The IMD is the nodal government agency that provides weather services related to TCs in India (IMD 2013). IMD has identified the districts for which cyclone warnings are issued (Mohapatra et al. 2012). For the purpose of better TC disaster management in the country, it is necessary to define TC proneness and identify TC prone coastal districts. It is also necessary to decide degree of hazard proneness of a district by considering TC parameters so that mitigation measures are prioritized.

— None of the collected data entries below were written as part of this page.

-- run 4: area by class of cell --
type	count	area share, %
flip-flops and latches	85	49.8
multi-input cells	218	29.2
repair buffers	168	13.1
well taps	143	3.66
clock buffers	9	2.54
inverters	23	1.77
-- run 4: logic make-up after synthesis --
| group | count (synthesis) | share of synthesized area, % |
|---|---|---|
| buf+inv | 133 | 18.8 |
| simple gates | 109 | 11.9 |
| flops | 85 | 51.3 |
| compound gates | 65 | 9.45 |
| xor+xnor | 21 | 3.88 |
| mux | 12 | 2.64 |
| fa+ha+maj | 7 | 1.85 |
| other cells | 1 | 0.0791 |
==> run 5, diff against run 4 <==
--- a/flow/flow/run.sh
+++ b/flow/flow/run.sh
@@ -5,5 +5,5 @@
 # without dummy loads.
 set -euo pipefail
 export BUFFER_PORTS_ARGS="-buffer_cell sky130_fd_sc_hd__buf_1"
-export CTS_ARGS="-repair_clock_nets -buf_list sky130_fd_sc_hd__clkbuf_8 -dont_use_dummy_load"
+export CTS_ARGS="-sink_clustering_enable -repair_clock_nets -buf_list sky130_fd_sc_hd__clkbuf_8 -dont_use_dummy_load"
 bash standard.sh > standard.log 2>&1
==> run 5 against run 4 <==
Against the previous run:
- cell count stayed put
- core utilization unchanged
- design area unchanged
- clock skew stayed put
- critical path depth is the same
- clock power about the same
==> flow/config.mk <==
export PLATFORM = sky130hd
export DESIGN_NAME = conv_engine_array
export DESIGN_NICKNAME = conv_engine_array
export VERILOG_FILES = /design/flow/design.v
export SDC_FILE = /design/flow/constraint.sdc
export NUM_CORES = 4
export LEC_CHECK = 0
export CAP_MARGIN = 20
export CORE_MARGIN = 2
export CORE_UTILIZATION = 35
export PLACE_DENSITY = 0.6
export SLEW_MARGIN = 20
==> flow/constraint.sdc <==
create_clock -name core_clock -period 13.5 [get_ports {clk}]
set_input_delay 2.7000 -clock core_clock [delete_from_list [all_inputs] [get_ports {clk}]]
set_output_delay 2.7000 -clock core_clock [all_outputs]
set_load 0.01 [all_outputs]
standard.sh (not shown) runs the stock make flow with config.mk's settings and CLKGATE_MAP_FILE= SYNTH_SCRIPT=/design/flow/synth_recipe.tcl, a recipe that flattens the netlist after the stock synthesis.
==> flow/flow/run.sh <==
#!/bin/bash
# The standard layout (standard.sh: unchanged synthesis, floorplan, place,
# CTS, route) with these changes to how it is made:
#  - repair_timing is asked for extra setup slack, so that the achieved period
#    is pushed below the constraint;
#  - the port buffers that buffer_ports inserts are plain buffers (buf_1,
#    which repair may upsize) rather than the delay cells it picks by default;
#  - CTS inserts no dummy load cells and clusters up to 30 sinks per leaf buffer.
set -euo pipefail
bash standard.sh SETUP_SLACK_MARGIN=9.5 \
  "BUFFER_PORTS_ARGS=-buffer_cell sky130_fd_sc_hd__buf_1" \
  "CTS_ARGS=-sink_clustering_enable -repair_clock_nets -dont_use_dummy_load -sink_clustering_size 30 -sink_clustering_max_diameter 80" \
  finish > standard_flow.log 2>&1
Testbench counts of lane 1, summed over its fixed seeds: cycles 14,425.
Background: an optimization exercise with open tools, aiming at small area, a short achievable clock period and few clock cycles. Do not read the settings as production practice.
At most, simulation tests tie the RTL to the original design; equivalence was not proved.
Only the layout flow was run in runs 1 to 5 and 7; the RTL was not checked for function there.
Power is estimated from default activity; no workload was simulated.

==> design/flow/config.mk <==
export PLATFORM = sky130hd
export DESIGN_NAME = rle
export DESIGN_NICKNAME = rle
export VERILOG_FILES = /design/flow/design.v
export SDC_FILE = /design/flow/constraint.sdc
export NUM_CORES = 4
export LEC_CHECK = 0
export CAP_MARGIN = 20
export CORE_MARGIN = 2
export CORE_UTILIZATION = 40
export PLACE_DENSITY = 0.6
export SETUP_SLACK_MARGIN = 1.5
export SLEW_MARGIN = 20
==> design/flow/constraint.sdc <==
create_clock -name core_clock -period 4.0 [get_ports {clk}]
set_input_delay 0.8000 -clock core_clock [delete_from_list [all_inputs] [get_ports {clk}]]
set_output_delay 0.8000 -clock core_clock [all_outputs]
set_load 0.01 [all_outputs]
==> design/flow/design.v <==
module rle (
	clk,
	nreset,
	start,
	message_addr,
	message_size,
	rle_addr,
	rle_size,
	done,
	port_A_data_in,
	port_A_data_out,
	port_A_addr,
	port_A_we
	);
input	clk;
input	nreset;
input	start;
input 	[31:0] message_addr;
input	[31:0] message_size;
input	[31:0] rle_addr;
input   [31:0] port_A_data_out;
output  [31:0] port_A_data_in;
output  [15:0] port_A_addr;
output  port_A_we;
output	[31:0] rle_size;
output	done;
reg        busy, done_r, we_r;
reg        fin, fin2;     
reg [13:0] A;             
reg [13:0] O;             
reg        rdv;           
reg        allin;         
reg        rlast;         
reg [5:0]  wleft;         
reg [31:0] W;
reg [3:1]  rb;            
reg [2:0]  qe;            
reg [1:0]  pos;           
reg [2:0]  sl;            
reg        cons;          
reg        eb;            
reg        Wv, last, first, half;
reg [7:0]  val, cnt, runs;
reg [15:0] lo;
wire [1:0] vb = message_size[1:0];      
wire go_start = start & ~busy;
assign port_A_we      = we_r;
assign port_A_addr    = {A, 2'b00};
assign port_A_data_in = {val, cnt, lo};
assign rle_size       = {23'b0, runs, 1'b0};
assign done           = done_r;
wire       run  = busy & ~fin & ~fin2;
wire       go   = run & Wv;
wire       nr   = eb | first;
wire       emit = eb & ~first;
wire [7:0] byt  = W[{pos, 3'b000} +: 8];
wire [2:0] q    = {1'b0, pos} + sl;                       
wire [2:0] nq   = rb[1] ? 3'd1 : rb[2] ? 3'd2 : rb[3] ? 3'd3 : qe;
wire [3:1] rbn  = rb[1] ? {rb[3:2], 1'b0} : rb[2] ? {rb[3], 2'b00} : 3'b000;
wire       consn = ~|rb;
wire [31:0] d = port_A_data_out;
wire [3:0] bl;
assign bl[0] = d[7:0]   != W[31:24];
assign bl[1] = d[15:8]  != d[7:0];
assign bl[2] = d[23:16] != d[15:8];
assign bl[3] = d[31:24] != d[23:16];
wire [3:1] ml;                                            
assign ml[1] = rlast & (vb == 2'd1);
assign ml[2] = rlast & (vb == 2'd1 || vb == 2'd2);
assign ml[3] = rlast & (vb != 2'd0);
wire [3:1] stl = bl[3:1] & ~ml;
wire [2:0] qel = rlast ? {vb == 2'd0, vb} : 3'd4;
wire [2:0] q0  = stl[1] ? 3'd1 : stl[2] ? 3'd2 : stl[3] ? 3'd3 : qel;
wire [3:1] rb0 = stl[1] ? {stl[3:2], 1'b0} : stl[2] ? {stl[3], 2'b00} : 3'b000;
wire land = busy & rdv;
wire free1 = land ? ~|bl[3:1] : (go & ~cons) ? consn : 1'b1;
wire issue = run & ~we_r & ~allin & free1;
wire first_n = first & ~go;
wire half_n  = half ^ (go & emit);
wire fin_n   = go & cons & last;
wire we_n    = (half_n & ((go & ~cons) | (land & bl[0] & ~first_n) | fin_n)) |
               (fin & ~half);
wire [13:0] inc = A + 14'd1;
wire [13:0] pr  = we_r ? O : (issue ? inc : A);
wire [13:0] pw  = we_r ? inc : O;
always @(posedge clk or negedge nreset) begin
	if (!nreset) begin
		busy <= 1'b0;
		done_r <= 1'b0;
		we_r <= 1'b0;
		fin <= 1'b0;
		fin2 <= 1'b0;
		rdv <= 1'b0;
		Wv <= 1'b0;
		first <= 1'b1;
		half <= 1'b0;
	end else if (go_start) begin
		busy <= 1'b1;
		done_r <= 1'b0;
		we_r <= 1'b0;
		fin <= 1'b0;
		fin2 <= 1'b0;
		rdv <= 1'b0;
		Wv <= 1'b0;
		first <= 1'b1;
		half <= 1'b0;
	end else begin
		we_r <= we_n;
		rdv <= issue;
		first <= first_n;
		half <= half_n | (fin & ~half);
		fin <= fin_n;
		fin2 <= fin & ~half;
		if (land) Wv <= 1'b1;
		else if (go & cons) Wv <= 1'b0;
		if ((fin & half) | fin2) begin
			busy <= 1'b0;
			done_r <= 1'b1;
		end
	end
end
always @(posedge clk) begin
	if (go_start) begin
		A <= message_addr[15:2];
		O <= rle_addr[15:2];
		wleft <= message_size[7:2] - {5'd0, (vb == 2'd0)};
		allin <= 1'b0;
		runs <= 8'd0;
	end else begin
		A <= we_n ? pw : pr;
		O <= we_n ? pr : pw;
		if (issue) begin
			wleft <= wleft - 6'd1;
			rlast <= (wleft == 6'd0);
			if (wleft == 6'd0) allin <= 1'b1;
		end
		if (go) begin
			rb <= rbn;
			pos <= q[1:0];
			sl <= nq - q;
			cons <= consn;
			eb <= 1'b1;
			if (nr) begin
				val <= byt;
				cnt <= {5'd0, sl};
			end else
				cnt <= cnt + {5'd0, sl};
			if (emit) begin
				runs <= runs + 8'd1;
				if (!half) lo <= {val, cnt};
			end
		end
		if (land) begin
			W <= d;
			rb <= rb0;
			qe <= qel;
			sl <= q0;
			cons <= ~|stl;
			eb <= bl[0];
			last <= rlast;
			pos <= 2'd0;
		end
		if (fin) begin
			runs <= runs + 8'd1;
			if (!half) begin
				lo <= {val, cnt};
				val <= 8'd0;
				cnt <= 8'd0;
			end
		end
	end
end
endmodule
==> design/flow/run.sh <==
#!/bin/bash
# synth_recipe.tcl (not shown) runs the flow's synth.tcl, then flattens the netlist and writes it again
# the make line also repeats each setting of config.mk as NAME=value (left out here)
make -C /OpenROAD-flow-scripts/flow DESIGN_CONFIG=/design/flow/config.mk WORK_HOME=/design/flow/orfs CLKGATE_MAP_FILE= SYNTH_SCRIPT=/design/flow/synth_recipe.tcl finish
==> flow_summary.ini, run 1 <==
[outcome]
status = finished clean

[synth]
postSynthAreaPerCell_um2 = 10.3
synth.cell_area_um2 = 7470
synth-warning-count = 1
synth_seq_cells = 130
asyncSetResetFlopFracSynth_pct = 6.92
syn-instance-count = 726
synth_flop_cell = sky130_fd_sc_hd__edfxtp_1
number_of_synthesized_flops_with_an_enable_pin = 84
synth_cell_type_count = 75
synth-seq-area-share_pct = 46.7

[grt]
grt_overflow_total = 0
first_global_vias = 5868
globalRouteTotalUtil_pct = 19.0
grt_pass1_wl_um = 30200
number_of_antenna_violations_at_the_first_check_in_global_routing = 0
maximum_number_of_pins_on_one_net_before_global_route_repair = 49

[setup_path]
critical_path.max_fanout = 8
capture_point_of_the_worst_reg_to_reg_path = O[9]$_DFF_P_
startpoint_type = primary input
required_ns = 4.29
timing_worst_setup_path_type = in2reg
setup.worst_path.end_class = flip-flop
r2r-start = fin$_DFF_PN0_
reg2regPathDepth = 7
rrSetupSlack_ns = 1.63
data_arrival_at_the_endpoint_of_the_critical_path_ns = 2.77

[clocking]
clk_pin_slew_worst_paths_ns = 0.06
worstSkewPairLatency_ns = 0.41
cts_tree = built
cts_max_level = 4
tritoncts.num_buffers = 17
clock-sinks = 130
ctsRootBufferMaster = sky130_fd_sc_hd__clkbuf_16
cts_hold_buf = 0
ctsLongestPathBuffers = 2

[die]
placement_rows = 49
die_h_um = 141
start_util_pct = 41.1
floorplan.die.width_um = 141
io-pin-count = 213
area_of_the_core_um2 = 18100
die-area_um2 = 19800

[placed_design]
place_hpwl_um = 13000
placedInstanceArea_um2 = 8800
io_buffer_count = 126
globalplace.congestion = 0.798
preCtsSetupSlack_ns = 0.319

[timing]
rsz_0062_raised_after_global_routing = yes
timing.max_slew.rel_slack_pct = 47.7
tns_ns = 0
drv_slew = 0
setup_ws_ns = 1.52
timing.final.crit_period_ns = 2.48
final.hold.worst_slack_ns = 0.499
final-setup-viol-count = 0
clock_skew_ns = 0.00828
maxClockFrequency_ghz = 0.403
final.period_utilization_pct = 62.0
slew_at_the_pin_closest_to_its_max_slew_limit_ns = 0.783
timing_hold_violations_final = 0

[pwr]
ir_worst_vdd_mv = 0.424
pwr_density_cell_nw_per_um2 = 915
total_leakage_power_uw = 0.00376

[detailed_routing]
drtPass1Iterations = 7
via_count = 6019
finalWirelength_um = 19000
drt_first_iter_violations = 521
drcViolationCount = 0
drt_wl_cell_um = 17.0
routed_via_density = 5.38
drt.antenna.violating_nets = 0

[final_layout]
antenna_cells = 0
design_area_um2 = 9830
finalNetCount = 1024
area_growth_syn_to_layout_pct = 31.6
share_of_layout_cells_above_drive_strength_1_pct = 18.4
post-route-util_pct = 54.2

[worst_hold_path]
min_from = runs[1]$_SDFFE_PP0P_
holdPathEnd = runs[1]$_SDFFE_PP0P_
holdCritPathClass = reg2reg
worstHoldPathCells = 2

[flow_run]
maxCapViolCount = 0
[layer usage]
| layer | vias up | share of wire (%) | track usage (%) |
|---|---|---|---|
| met4 | 0 | 1.4 | 5.74 |
| met5 | - | 0 | 0 |
| met1 | 2866 | 43 | 25.3 |
| li1 | 2913 | - | - |
| met2 | 216 | 50 | 31.8 |
| met3 | 24 | 5.0 | 3.53 |
[timing repair]
action,CTS,global route
setup buffers,26,8
setup endpoints to repair,39,32
pin swaps,36,27
gates resized for setup,85,55
endpoints found under the hold margin,0,0
gates cloned,4,0
[worst max-delay path by stage]
stage	endpoint	cells past startpoint	start	slack (ns)
floorplan	flip-flop	5	start	1.58
global placement	A[5]$_DFF_P_	9	port_A_data_out[10]	0.36
detailed placement	A[5]$_DFF_P_	9	port_A_data_out[10]	0.32
CTS	A[1]$_DFF_P_	9	port_A_data_out[28]	1.51
global route	O[5]$_DFF_P_	8	port_A_data_out[7]	1.47
finish	O[5]$_DFF_P_	8	port_A_data_out[7]	1.52
[report_power, final]
part / total, uW / internal, uW / switching [uW]
combinational: 4690 / 2220 / 2480
clock: 1490 / 908 / 586
sequential: 2800 / 2250 / 552
total: 8990 / 5380 / 3620
[Yosys cell counts, drive strengths merged (14+ instances only)]
library cell	n	share of area (%)
a211oi	16	1.6
a21oi	33	2.3
buf	48	4.4
clkbuf	18	0.90
dfxtp	37	9.9
edfxtp	84	34
inv	14	0.70
mux2i	27	3.6
nand2	77	4.1
nand3	19	1.3
nand4	14	1.2
nor2	75	3.9
nor3	17	1.3
o21ai	36	2.6
xnor2	51	6.0
xor2	16	1.9
[cells by family (layout without fill, tap and decap cells)]
group	count (synthesis)	after routing	synth area share (%)
and+or+nand+nor	245	249	16.2
AOI/OAI and AO/OA	149	149	13.8
DFF	130	130	46.7
buffers and inverters	81	215	6.10
xor gates and xnor gates	67	67	7.86
muxes	37	37	6.33
adders and majority gates	16	16	2.98
other	1	26	0.0502
[stage by stage]
| step | cells | total power, uW |
|---|---|---|
| after floorplan | 751 | 5650 |
| final | 1118 | 8990 |
| after global routing | 1118 | 9640 |
| after detailed placement | 1049 | 6950 |
| after global placement | 1049 | 6810 |
| after CTS | 1110 | 8830 |
[worst max-delay path, cell delays in order]
cell and delay, ns:
sky130_fd_sc_hd__dlygate4sd2_1 0.30, sky130_fd_sc_hd__xnor2_2 0.19, sky130_fd_sc_hd__nand4_1 0.27, sky130_fd_sc_hd__or3_4 0.51, sky130_fd_sc_hd__nand2_8 0.14, sky130_fd_sc_hd__mux2_2 0.33, sky130_fd_sc_hd__a21oi_1 0.15, sky130_fd_sc_hd__a211oi_1 0.06
[cell type report]
cell class                      count  area (um2)
Timing Repair Buffer              169        1520
Fill cell                        1585        8320
Inverter                           15        60.1
Tap cell                          229         287
Clock buffer                       17         425
Multi-Input combinational cell    544        3900
Sequential cell                   130        3490
Clock inverter                     14         140
[layout by cell type (no fill, tap or decap), types with 6 or more instances in the layout]
master | Yosys | routed
sky130_fd_sc_hd__nor3_1 | 14 | 14
sky130_fd_sc_hd__ha_1 | 13 | 11
sky130_fd_sc_hd__clkdlybuf4s50_1 | 0 | 94
sky130_fd_sc_hd__and3_1 | 8 | 8
sky130_fd_sc_hd__xnor2_2 | 0 | 8
sky130_fd_sc_hd__a21oi_1 | 32 | 30
sky130_fd_sc_hd__mux2i_1 | 27 | 25
sky130_fd_sc_hd__xor2_1 | 16 | 16
sky130_fd_sc_hd__dfrtp_1 | 8 | 7
sky130_fd_sc_hd__dlygate4sd2_1 | 0 | 12
sky130_fd_sc_hd__nand4_1 | 14 | 14
sky130_fd_sc_hd__nand3_1 | 18 | 18
sky130_fd_sc_hd__inv_1 | 13 | 11
sky130_fd_sc_hd__xnor2_1 | 51 | 42
sky130_fd_sc_hd__nand2_1 | 76 | 72
sky130_fd_sc_hd__edfxtp_1 | 84 | 84
sky130_fd_sc_hd__clkbuf_2 | 0 | 11
sky130_fd_sc_hd__o21ai_0 | 34 | 26
sky130_fd_sc_hd__mux4_2 | 8 | 8
sky130_fd_sc_hd__buf_2 | 7 | 7
sky130_fd_sc_hd__conb_1 | 1 | 26
sky130_fd_sc_hd__a22oi_1 | 13 | 13
sky130_fd_sc_hd__buf_4 | 29 | 39
sky130_fd_sc_hd__o21ai_1 | 1 | 9
sky130_fd_sc_hd__o211ai_1 | 6 | 6
sky130_fd_sc_hd__dfxtp_1 | 37 | 36
sky130_fd_sc_hd__clkbuf_16 | 0 | 17
sky130_fd_sc_hd__nor2_1 | 74 | 71
sky130_fd_sc_hd__a211oi_1 | 16 | 12
Background: an optimization exercise with open tools, aiming at small area, a short achievable clock period and few clock cycles per item. Do not read the settings as production practice. Function was checked by simulation only, so behaviour that the tests miss may differ from the original.

Setup of v6:
Design mult_controller, start of the top module:
module mult_controller #(
    parameter integer WIDTH = 32
)
(
    input logic clk,
    input logic rst_n,
    input logic start,
    input logic signed [WIDTH - 1: 0] multiplicand,
    input logic signed [WIDTH - 1: 0] multiplier,
    output logic signed [2 * WIDTH - 1: 0] product,
    output logic done
);
Size in the first run: about 130 I/O pins, about 13000 um^2 of cells after synthesis.
Settings: LEC_CHECK=0, CAP_MARGIN=20, CORE_MARGIN=2, CORE_UTILIZATION=40, CTS_BUF_LIST=sky130_fd_sc_hd__clkbuf_8, SETUP_SLACK_MARGIN=1.0, SLEW_MARGIN=20, BUFFER_PORTS_ARGS=-buffer_cell sky130_fd_sc_hd__buf_1; clock period 4.5 ns.
standard.sh (not shown) runs the stock make flow with config.mk's settings and CLKGATE_MAP_FILE= SYNTH_SCRIPT=/design/flow/synth_recipe.tcl, a recipe that flattens the netlist after the stock synthesis.
==> flow/flow/run.sh <==
#!/bin/bash
# The standard layout, except that the port buffers are plain buffers
# (sky130_fd_sc_hd__buf_1, which timing repair may resize) instead of the
# delay cells buffer_ports picks by default.
set -euo pipefail
echo 'export BUFFER_PORTS_ARGS = -buffer_cell sky130_fd_sc_hd__buf_1' >> config.mk
bash standard.sh > standard.log 2>&1
Testbench counts of v6, summed over its fixed seeds: cycles 8,008, items 1,600.
What v7 does differently from v6 at the input level:
- CTS_BUF_LIST no longer set, was sky130_fd_sc_hd__clkbuf_8
- BUFFER_PORTS_ARGS no longer set, was -buffer_cell sky130_fd_sc_hd__buf_1
- SETUP_SLACK_MARGIN now 1.5, was 1.0
==> flow/run.sh (new file) <==
#!/bin/bash
# synth_recipe.tcl (not shown) runs the flow's synth.tcl, then flattens the netlist and writes it again
# the make line also repeats each setting of config.mk as NAME=value (left out here)
make -C /OpenROAD-flow-scripts/flow DESIGN_CONFIG=/design/flow/config.mk WORK_HOME=/design/flow/orfs CLKGATE_MAP_FILE= SYNTH_SCRIPT=/design/flow/synth_recipe.tcl finish
removed: flow/flow/run.sh
removed: flow/standard.sh
## What came out
Relative to v6, v7 degrades wire length of the first global-routing pass. The run with more setup slack is v7; v6 has less. HPWL after detailed placement on v7 is behind v6. Lower routed wire length among v7 and v6: v6.
Context: an optimization exercise on an open-source flow, tuned for small area, a short achievable clock period and few clock cycles per item. The choices shown serve that exercise and are no tape-out recipe.
In this exercise RTL edits were held to simulation tests only and were not proved equivalent to the original.
Power is estimated from default activity; no workload was simulated.

## flow/design.v (module list and top-level ports; edited modules follow where they fit)
// module matrix_mul: 4201 lines
// module g_inv: 3 lines
// module g_nand: 3 lines
// module g_nor: 3 lines
// module g_xor: 3 lines
// module g_a222oi: 3 lines
// module g_xnor: 3 lines
// module g_aoi21b: 3 lines
// module g_oai21b: 3 lines
// module g_aoi21: 3 lines
// module g_oai21: 3 lines
// module fa: 4 lines
// module xnr: 3 lines
module matrix_mul(
    input wire clk,
    input wire reset,
    input wire start,
    input wire [8:0][7:0] matrix_a,
    input wire [8:0][7:0] matrix_b,
    output reg [8:0][15:0] result,
    output reg done
);
  // ...
==> flow/flow/run.sh <==
#!/bin/bash
# Standard ORFS layout; the only change: ports are buffered with buf_1 cells
# instead of the default delay buffers. Full tool output goes to standard.log.
bash standard.sh finish "BUFFER_PORTS_ARGS=-buffer_cell sky130_fd_sc_hd__buf_1" > standard.log 2>&1
==> flow/standard.sh <==
#!/bin/bash
# synth_recipe.tcl (not shown) runs the flow's synth.tcl, then flattens the netlist and writes it again
# the make line also repeats each setting of config.mk as NAME=value (left out here)
make -C /OpenROAD-flow-scripts/flow DESIGN_CONFIG=/design/flow/config.mk WORK_HOME=/design/flow/orfs CLKGATE_MAP_FILE= SYNTH_SCRIPT=/design/flow/synth_recipe.tcl "${@:-finish}"
==> flow/config.mk <==
export PLATFORM = sky130hd
export DESIGN_NAME = matrix_mul
export DESIGN_NICKNAME = matrix_mul
export VERILOG_FILES = /design/flow/design.v
export SDC_FILE = /design/flow/constraint.sdc
export NUM_CORES = 4
export LEC_CHECK = 0
export CAP_MARGIN = 20
export CELL_PAD_IN_SITES_DETAIL_PLACEMENT = 1
export CELL_PAD_IN_SITES_GLOBAL_PLACEMENT = 1
export CORE_MARGIN = 2
export CORE_UTILIZATION = 40
export PLACE_DENSITY = 0.6
export SETUP_SLACK_MARGIN = 4
export SLEW_MARGIN = 20
export SYNTH_HIERARCHICAL = 1
export TNS_END_PERCENT = 5
==> flow/constraint.sdc <==
create_clock -name core_clock -period 10.0 [get_ports {clk}]
set_input_delay 2.0000 -clock core_clock [delete_from_list [all_inputs] [get_ports {clk}]]
set_output_delay 2.0000 -clock core_clock [all_outputs]
set_load 0.01 [all_outputs]
Context: an optimization exercise on an open-source flow, tuned for small area, a short achievable clock period and few clock cycles per item. The choices shown serve that exercise and are no tape-out recipe. At most, simulation tests tie the RTL to the original design; equivalence was not proved. No activity file was given, so power comes from the tool's default toggle rates.

## MIPS_DLX
module MIPS_DLX(
	input clock,
	input reset,
	output [9:0] imem_addr,
	input [31:0] imem_data,
	output [9:0] dmem_addr,
	output [31:0] dmem_wdata,
	output dmem_we,
	input [31:0] dmem_rdata
	);
Size: roughly 4,500 cells after synthesis, ~1,200 flip-flops, roughly 120 I/O pins, roughly 56,000 um2 of cells after synthesis.
clock: 9.0 ns
lec_check: 0
cap_margin: 20
core_margin: 2
core_utilization: 40
cts_cluster_diameter: 100
cts_cluster_size: 20
setup_slack_margin: 5
slew_margin: 20
standard.sh (not shown) runs the stock make flow with config.mk's settings and CLKGATE_MAP_FILE= SYNTH_SCRIPT=/design/flow/synth_recipe.tcl, a recipe that flattens the netlist after the stock synthesis.
==> flow/flow/run.sh <==
#!/bin/bash
set -euo pipefail
cd "$(dirname "$0")/.."
bash standard.sh SETUP_SLACK_MARGIN=5.55 finish > orfs_make.log 2>&1
Testbench counts at the start, summed over its fixed seeds: cycles 129,100, instrs 122,234.
Change:
==> flow/flow/run.sh (replaced) <==
#!/bin/bash
set -euo pipefail
cd "$(dirname "$0")/.."
bash standard.sh ADDER_MAP_FILE= SETUP_SLACK_MARGIN=5.4 finish > orfs_make.log 2>&1
Cell area falls by 4.7%.
Setup slack is worse by 0.43 ns.
Core utilization falls by 1.4 points.
From an optimization exercise on the open Yosys and OpenROAD flow, aimed at small area; shortcuts taken in it are not production practice.
Function was checked by simulation only, so behaviour that the tests miss may differ from the original.

// freq_shift
module freq_shift
  (input                clk,
   input                rst,
   input                m_axis_tvalid,
   input [11:0]         freq_step,
   input                freq_step_valid,
   input                neg_shift,
   input signed [11:0]  xi,
   input signed [11:0]  xq,
   output               s_axis_tready,
   input                m_axis_tready,
   output signed [11:0] i,
   output signed [11:0] q,
   output               s_axis_tvalid);
   wire                 freq_step_set;
   wire                 sig_tvalid;
   wire [8:0]           sidx;
   wire                 sidx_z;
   wire [7:0]           sine, cosine;
   wire                 mult_tready;
   reg                  sig_tvalid_buff;
   reg                  mult_tready_buff;
   reg                  tvalid_buff;
   reg                  neg_shift_buff;
   reg [11:0]           xi_buff, xq_buff;
   reg [7:0]            cosine_buff, sine_buff;
   reg [12:0]           xd_buff, xs_buff;
   reg                  buff_zero;
   sig_gen fq_sig_gen(.clk(clk), .rst(rst),
                      .m_axis_freq_step_tvalid(freq_step_valid),
                      .freq_step(freq_step),
                      .m_axis_data_tready(m_axis_tvalid),
                      .freq_step_set0(freq_step_set),
                      .s_axis_data_tvalid(sig_tvalid),
                      .sidx(sidx), .sidx_z(sidx_z));
   sin_cos fq_sin_cos(.sidx(sidx), .sidx_z(sidx_z), .neg(neg_shift_buff),
                      .sine(sine), .cosine(cosine));
   wire                 load = sig_tvalid & m_axis_tvalid;
   always @(posedge clk) begin
      if (rst) begin
         sig_tvalid_buff <= 1'b0;
         mult_tready_buff <= 1'b0;
         tvalid_buff <= 1'b0;
         buff_zero <= 1'b1;
      end else begin
         sig_tvalid_buff <= sig_tvalid;
         mult_tready_buff <= mult_tready;
         tvalid_buff <= m_axis_tvalid;
         if (load)
           buff_zero <= 1'b0;
      end
   end
   always @(posedge clk) begin
      if (freq_step_valid)
        neg_shift_buff <= neg_shift;
      if (load) begin
         xi_buff <= xi;
         xq_buff <= xq;
         xd_buff <= {xi[11], xi} - {xq[11], xq};
         xs_buff <= {xi[11], xi} + {xq[11], xq};
         cosine_buff <= cosine;
         sine_buff <= sine;
      end
   end
   assign s_axis_tready = mult_tready_buff & freq_step_set;
  ...
export LEC_CHECK = 0
export CAP_MARGIN = 20
export CORE_MARGIN = 2
export CORE_UTILIZATION = 40
export SLEW_MARGIN = 20
create_clock -name core_clock -period 6.0 [get_ports {clk}]
run.sh (not shown) runs the stock make flow with config.mk's settings and CLKGATE_MAP_FILE= SYNTH_SCRIPT=/design/flow/synth_recipe.tcl, a recipe that flattens the netlist after the stock synthesis.
The first run completed with no timing, DRC or antenna violations.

There have been many attempts to define districtwise hazard proneness. The Building Materials & Technology Promotion Council (BMTPC) of Ministry of Urban Development, Government of India, identified TC prone districts of India by taking into consideration TC hazards of the coastal districts (BMTPC 2006), which is a modification of the earlier edition of 1997. These districts are also listed in cyclone guidelines published by National Disaster Management Authority (NDMA), Government of India (NDMA 2008). These lists include some inland districts of a few states in northeast India, which do not experience the full impact of TC. Also, while preparing such a list, no weightage was given to the number as well as intensity of TCs crossing the coast as the Vulnerability Atlas published by BMTPC does not distinguish between the cyclonic wind and the wind due to other phenomena like thunder squall, etc. As a result, it gives almost uniform weight to all the districts in the coast. The wind speed as depicted in BMTPC atlas is based on IS: 875 (part 3): 1987 (1989) and TC data of 1877–2005, IMD, Government of India, as given in the footnotes of the map. Hence, it does not take into consideration the acual/estimated wind speed experienced in a district during a TC. Spatially also, it does not represent the data for each district due to limited data used for the calculation of basic wind speed.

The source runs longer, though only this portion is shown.